Fig. 5.

APC-mediated optogenetic control of programmable genome editing in vivo. (A) Schematic illustration (Left). Transfection with APC–HSP-Cas9 complexes, and then subcutaneous implantation. Whereas the right implanted position was exposed to irradiation from 5 to 30 min, the left position (nonirradiation) was used as the control. In vivo luciferase expression (Right). (B) Indel mutations detected by T7E1 assay. (C) Quantitative analysis of indel mutations. Mean ± SD; n = 3. (D) Schematic illustration (Left). APC–HSP-Cas9 complexes were subcutaneously injected into the muscle of the hind limb of BALB/c mice, followed by irradiation at 1,064 nm.
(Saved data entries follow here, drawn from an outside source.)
Source: an optimization exercise on an open RTL-to-GDS flow (aim: small area). Production flows keep margins and buffers that such runs may drop. In this exercise RTL edits were held to simulation tests only and were not proved equivalent to the original. The flow treats the clock pin as an ideal source, which a real chip does not have. Power figures rest on the tool's default switching activity, not on a simulated workload.

Setup of garnet:
==> flow/design.v (excerpt) <==
module CPUSystem(Clock, Reset, T, Mem_Address, Mem_WData, Mem_RData, Mem_Read, Mem_Write);
For scale: ~44 I/O pins, ~0.010 mm² of cells after synthesis.
Settings: LEC_CHECK=0, ABC_AREA=1, CAP_MARGIN=5, CORE_MARGIN=2, CORE_UTILIZATION=65, GPL_TIMING_DRIVEN=0, SLEW_MARGIN=5; clock period 12.0 ns.
standard.sh (not shown) runs the stock make flow with config.mk's settings and CLKGATE_MAP_FILE= SYNTH_SCRIPT=/design/flow/synth_recipe.tcl, a recipe that flattens the netlist after the stock synthesis.
==> flow/flow/run.sh <==
#!/bin/bash
# Standard synthesis, then an area re-mapping of the combinational logic (flip-flops kept),
# then the standard layout from floorplan to finish.
set -euo pipefail
W=$(pwd)
RES=$W/orfs/results/sky130hd/CPUSystem/base
bash standard.sh synth > "$W/flow_synth.log" 2>&1
cp "$RES/1_2_yosys.v" "$W/std_1_2_yosys.v"
bash flow/remap.sh "$W/std_1_2_yosys.v" "$W/remap_1_2_yosys.v" > "$W/flow_remap.log" 2>&1
cp "$W/remap_1_2_yosys.v" "$RES/1_2_yosys.v"
touch "$RES/1_2_yosys.v"
PRE_CTS_TCL="$W/flow/cts_pre.tcl" \
BUFFER_PORTS_ARGS="-buffer_cell sky130_fd_sc_hd__buf_1" \
CTS_ARGS="-sink_clustering_enable -repair_clock_nets -dont_use_dummy_load -buf_list sky130_fd_sc_hd__clkbuf_4" \
  bash standard.sh finish > "$W/flow_finish.log" 2>&1
==> flow/flow/cts_pre.tcl <==
# Before CTS: wrap clock_tree_synthesis so that, right after it, clock buffers whose
# flip-flop loads see a slow clock edge are upsized (clkbuf_2 -> 4 -> 8 -> 16).
# upsize clock buffers whose flip-flop loads see a slow clock edge
proc clk_worst_load_slew {inst} {
  set worst 0
  foreach it [[[$inst findITerm X] getNet] getITerms] {
    if {[$it isInputSignal]} {
      set p [get_pins [[$it getInst] getName]/[[$it getMTerm] getName]]
      foreach e {rise fall} { set s [get_property $p slew_max_$e]; if {$s > $worst} {set worst $s} }
    }
  }
  return $worst
}
proc fix_clk_slew {limit} {
  set next [dict create sky130_fd_sc_hd__clkbuf_2 sky130_fd_sc_hd__clkbuf_4 sky130_fd_sc_hd__clkbuf_4 sky130_fd_sc_hd__clkbuf_8 sky130_fd_sc_hd__clkbuf_8 sky130_fd_sc_hd__clkbuf_16]
  for {set pass 0} {$pass < 4} {incr pass} {
    estimate_parasitics -placement
    set n 0
    foreach inst [[ord::get_db_block] getInsts] {
      set m [[$inst getMaster] getName]
      if {![dict exists $next $m]} continue
      if {[clk_worst_load_slew $inst] > $limit} { replace_cell [get_cells [$inst getName]] [dict get $next $m]; incr n }
    }
    puts "fix_clk_slew pass $pass upsized $n"
    if {$n == 0} break
  }
}
rename clock_tree_synthesis my_orig_clock_tree_synthesis
proc clock_tree_synthesis {args} {
  my_orig_clock_tree_synthesis {*}$args
  fix_clk_slew 0.1
}
==> flow/flow/remapD.abc <==
strash
ifraig
dc2
balance; rewrite; refactor; balance; rewrite; rewrite -z; balance; refactor -z; rewrite -z; balance
dch -f
amap -F 100 -A 50
strash
dc2
balance; rewrite; refactor; balance; rewrite; rewrite -z; balance; refactor -z; rewrite -z; balance
dch -f
amap -F 100 -A 50
strash
dch -f
amap -F 200 -A 200
==> flow/flow/remapE.abc <==
strash
ifraig
dc2
balance; rewrite; refactor; balance; rewrite; rewrite -z; balance; refactor -z; rewrite -z; balance
dch -f
if -K 4 -a
mfs2 -W 4
strash
dch -f
amap -F 100 -A 50
strash
dch -f
amap -F 100 -A 50
Other scripts of this flow, unchanged in this note and not shown: flow/flow/dontuse.txt, flow/flow/remap.sh, flow/flow/remap1.abc, flow/flow/remap2.abc, flow/flow/remap3.abc, flow/flow/remap4.abc, flow/flow/remap5.abc, flow/flow/remap6.abc, flow/flow/remap7.abc, flow/flow/remap8.abc, flow/flow/remap9.abc, flow/flow/remapA.abc, flow/flow/remapB.abc, flow/flow/remapC.abc
[inputs] raven vs garnet
- changing CORE_UTILIZATION from 65 to 40
- changing SLEW_MARGIN from 5 to 10
- changing CAP_MARGIN from 5 to 10
diff --git a/flow/flow/run.sh b/flow/flow/run.sh
--- a/flow/flow/run.sh
+++ b/flow/flow/run.sh
@@ -10,6 +10,5 @@
 cp "$W/remap_1_2_yosys.v" "$RES/1_2_yosys.v"
 touch "$RES/1_2_yosys.v"
-PRE_CTS_TCL="$W/flow/cts_pre.tcl" \
 BUFFER_PORTS_ARGS="-buffer_cell sky130_fd_sc_hd__buf_1" \
-CTS_ARGS="-sink_clustering_enable -repair_clock_nets -dont_use_dummy_load -buf_list sky130_fd_sc_hd__clkbuf_4" \
+CTS_ARGS="-sink_clustering_enable -repair_clock_nets -dont_use_dummy_load -buf_list sky130_fd_sc_hd__clkbuf_16 -sink_clustering_size 50 -sink_clustering_max_diameter 200" \
   bash standard.sh finish > "$W/flow_finish.log" 2>&1
removed: flow/flow/cts_pre.tcl
removed: flow/flow/remapD.abc
removed: flow/flow/remapE.abc
==> comparison <==
- raven: full flow OK, the timing, DRC and antenna checks passed
- garnet completed end to end with timing, DRC and antenna clean.
- Sequential cell power: garnet vs raven — no meaningful difference
- garnet -> raven: static power due to leakage increased by a few percent
- Area of combinational cells with multiple inputs: raven vs garnet up 2.5%
For yarrow, these inputs were changed with respect to raven:
- a change of CORE_UTILIZATION from 40 to 55
diff --git a/flow/flow/run.sh b/flow/flow/run.sh
--- a/flow/flow/run.sh
+++ b/flow/flow/run.sh
@@ -10,5 +10,6 @@
 cp "$W/remap_1_2_yosys.v" "$RES/1_2_yosys.v"
 touch "$RES/1_2_yosys.v"
+PRE_CTS_TCL="$W/flow/cts_pre.tcl" \
 BUFFER_PORTS_ARGS="-buffer_cell sky130_fd_sc_hd__buf_1" \
-CTS_ARGS="-sink_clustering_enable -repair_clock_nets -dont_use_dummy_load -buf_list sky130_fd_sc_hd__clkbuf_16 -sink_clustering_size 50 -sink_clustering_max_diameter 200" \
+CTS_ARGS="-sink_clustering_enable -repair_clock_nets -dont_use_dummy_load -buf_list sky130_fd_sc_hd__clkbuf_4" \
   bash standard.sh finish > "$W/flow_finish.log" 2>&1
==> flow/flow/cts_pre.tcl (new file) <==
# Before CTS: wrap clock_tree_synthesis so that, right after it, clock buffers whose
# flip-flop loads see a slow clock edge are upsized (clkbuf_2 -> 4 -> 8 -> 16).
# upsize clock buffers whose flip-flop loads see a slow clock edge
proc clk_worst_load_slew {inst} {
  set worst 0
  foreach it [[[$inst findITerm X] getNet] getITerms] {
    if {[$it isInputSignal]} {
      set p [get_pins [[$it getInst] getName]/[[$it getMTerm] getName]]
      foreach e {rise fall} { set s [get_property $p slew_max_$e]; if {$s > $worst} {set worst $s} }
    }
  }
  return $worst
}
proc fix_clk_slew {limit} {
  set next [dict create sky130_fd_sc_hd__clkbuf_2 sky130_fd_sc_hd__clkbuf_4 sky130_fd_sc_hd__clkbuf_4 sky130_fd_sc_hd__clkbuf_8 sky130_fd_sc_hd__clkbuf_8 sky130_fd_sc_hd__clkbuf_16]
  for {set pass 0} {$pass < 4} {incr pass} {
    estimate_parasitics -placement
    set n 0
    foreach inst [[ord::get_db_block] getInsts] {
      set m [[$inst getMaster] getName]
      if {![dict exists $next $m]} continue
      if {[clk_worst_load_slew $inst] > $limit} { replace_cell [get_cells [$inst getName]] [dict get $next $m]; incr n }
    }
    puts "fix_clk_slew pass $pass upsized $n"
    if {$n == 0} break
  }
}
rename clock_tree_synthesis my_orig_clock_tree_synthesis
proc clock_tree_synthesis {args} {
  my_orig_clock_tree_synthesis {*}$args
  fix_clk_slew 0.1
}
==> flow/flow/remapD.abc (new file) <==
strash
ifraig
dc2
balance; rewrite; refactor; balance; rewrite; rewrite -z; balance; refactor -z; rewrite -z; balance
dch -f
amap -F 100 -A 50
strash
dc2
balance; rewrite; refactor; balance; rewrite; rewrite -z; balance; refactor -z; rewrite -z; balance
dch -f
amap -F 100 -A 50
strash
dch -f
amap -F 200 -A 200
==> flow/flow/remapE.abc (new file) <==
strash
ifraig
dc2
balance; rewrite; refactor; balance; rewrite; rewrite -z; balance; refactor -z; rewrite -z; balance
dch -f
if -K 4 -a
mfs2 -W 4
strash
dch -f
amap -F 100 -A 50
strash
dch -f
amap -F 100 -A 50
==> flow/flow/remapF.abc (new file) <==
strash
ifraig
dc2
balance; rewrite; refactor; balance; rewrite; rewrite -z; balance; refactor -z; rewrite -z; balance
dch -f
amap -F 100 -A 50
strash
dc2
balance; rewrite; refactor; balance; rewrite; rewrite -z; balance; refactor -z; rewrite -z; balance
dch -f
amap -F 100 -A 50
strash
dch -f
amap -F 200 -A 200
strash
dch -f
amap -F 200 -A 200
- The run showing the greater final period demand of the worst path is yarrow.
- Compared with raven, yarrow shows a transition at the pin with the smallest max-transition slack that is 0.050 ns higher.
- Hold slack: raven vs yarrow, no meaningful difference
- yarrow vs. raven: relative area change from synthesis to final layout dropped 3.2 points, non-clock buffer count dropped 8.8%, final period utilization climbed 2.1 points, mapped cell area dropped 0.77%, clock tree cell share of total cell area dropped 1.5 points.
- yarrow contains more vias than raven.

CPUSystem again, from the RTL that the note above started with.
clock: 12.0 ns
lec_check: 0
abc_area: 1
cap_margin: 10
core_margin: 2
core_utilization: 65
gpl_timing_driven: 0
slew_margin: 10
==> flow/flow/run.sh <==
#!/bin/bash
# Standard synthesis, then an area re-mapping of the combinational logic (flip-flops kept),
# then the standard layout from floorplan to finish.
set -euo pipefail
W=$(pwd)
RES=$W/orfs/results/sky130hd/CPUSystem/base
bash standard.sh synth > "$W/flow_synth.log" 2>&1
cp "$RES/1_2_yosys.v" "$W/std_1_2_yosys.v"
bash flow/remap.sh "$W/std_1_2_yosys.v" "$W/remap_1_2_yosys.v" > "$W/flow_remap.log" 2>&1
cp "$W/remap_1_2_yosys.v" "$RES/1_2_yosys.v"
touch "$RES/1_2_yosys.v"
PRE_CTS_TCL="$W/flow/cts_pre.tcl" \
BUFFER_PORTS_ARGS="-buffer_cell sky130_fd_sc_hd__buf_1" \
CTS_ARGS="-sink_clustering_enable -repair_clock_nets -dont_use_dummy_load -buf_list sky130_fd_sc_hd__clkbuf_4" \
  bash standard.sh finish > "$W/flow_finish.log" 2>&1
==> flow/flow/remapD.abc <==
strash
ifraig
dc2
balance; rewrite; refactor; balance; rewrite; rewrite -z; balance; refactor -z; rewrite -z; balance
dch -f
amap -F 100 -A 50
strash
dc2
balance; rewrite; refactor; balance; rewrite; rewrite -z; balance; refactor -z; rewrite -z; balance
dch -f
amap -F 100 -A 50
strash
dch -f
amap -F 200 -A 200
==> flow/flow/remapE.abc <==
strash
ifraig
dc2
balance; rewrite; refactor; balance; rewrite; rewrite -z; balance; refactor -z; rewrite -z; balance
dch -f
if -K 4 -a
mfs2 -W 4
strash
dch -f
amap -F 100 -A 50
strash
dch -f
amap -F 100 -A 50
==> flow/flow/remapF.abc <==
strash
ifraig
dc2
balance; rewrite; refactor; balance; rewrite; rewrite -z; balance; refactor -z; rewrite -z; balance
dch -f
amap -F 100 -A 50
strash
dc2
balance; rewrite; refactor; balance; rewrite; rewrite -z; balance; refactor -z; rewrite -z; balance
dch -f
amap -F 100 -A 50
strash
dch -f
amap -F 200 -A 200
strash
dch -f
amap -F 200 -A 200
Other scripts of this flow, unchanged in this note and not shown: flow/flow/cts_pre.tcl, flow/flow/dontuse.txt, flow/flow/remap.sh, flow/flow/remap1.abc, flow/flow/remap2.abc, flow/flow/remap3.abc, flow/flow/remap4.abc, flow/flow/remap5.abc, flow/flow/remap6.abc, flow/flow/remap7.abc, flow/flow/remap8.abc, flow/flow/remap9.abc, flow/flow/remapA.abc, flow/flow/remapB.abc, flow/flow/remapC.abc
==> next run, changes <==
- CORE_UTILIZATION: 65 -> 40
removed: flow/flow/remapD.abc
removed: flow/flow/remapE.abc
removed: flow/flow/remapF.abc
The new run finished with timing, DRC and antenna clean.
Non-clock buffer count increases by 2.
Utilization decreases by 26 points.
Hold slack is about the same.
Combinational power decreases by about 1%.
Count of clock-buffer cells in the layout stays the same.
Routed wire length increases by 7.1%.
Setup slack improves by 360 ps.
Critical path depth is unchanged.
In vivo luciferase expression (Right). (E) Indel mutations detected by T7E1 assay. (F) Quantitative analysis of indel mutations. Mean ± SD; n = 3. (G) Schematic illustration (Left). Tumor-bearing mice were administered APC–HSP-Cas9 complexes through peritumoral injection, and the tumor (Right) was then exposed to irradiation for 30 min. In vivo luciferase expression (Middle). (H) Indel mutations detected by T7E1 assay. (I) Quantitative analysis of indel mutations. Mean ± SD; n = 3. (J) Evaluation of in vivo luciferase expression through intravenous injection, followed by optogenetic activation in the liver. Schematic illustration (Left). BALB/c mice were injected with APC–HSP-Cas9 complexes via tail-vein injection, and the liver position was exposed to irradiation for 30 min after the transfection. (K) Indel mutations from different tissues after the systemic administration of nanoCRISPR through intravenous injection, followed by injection with APC–HSP-Cas9 complexes via tail-vein injection, and the liver position was exposed to the irradiation for 30 min after the transfection. (L) Optogenetic regulation of transcriptional activation of mCherry expression through in vivo transfection and optogenetic activation. The arrowheads in B, E, H, and K show the cleaved DNA fragments of the target genome.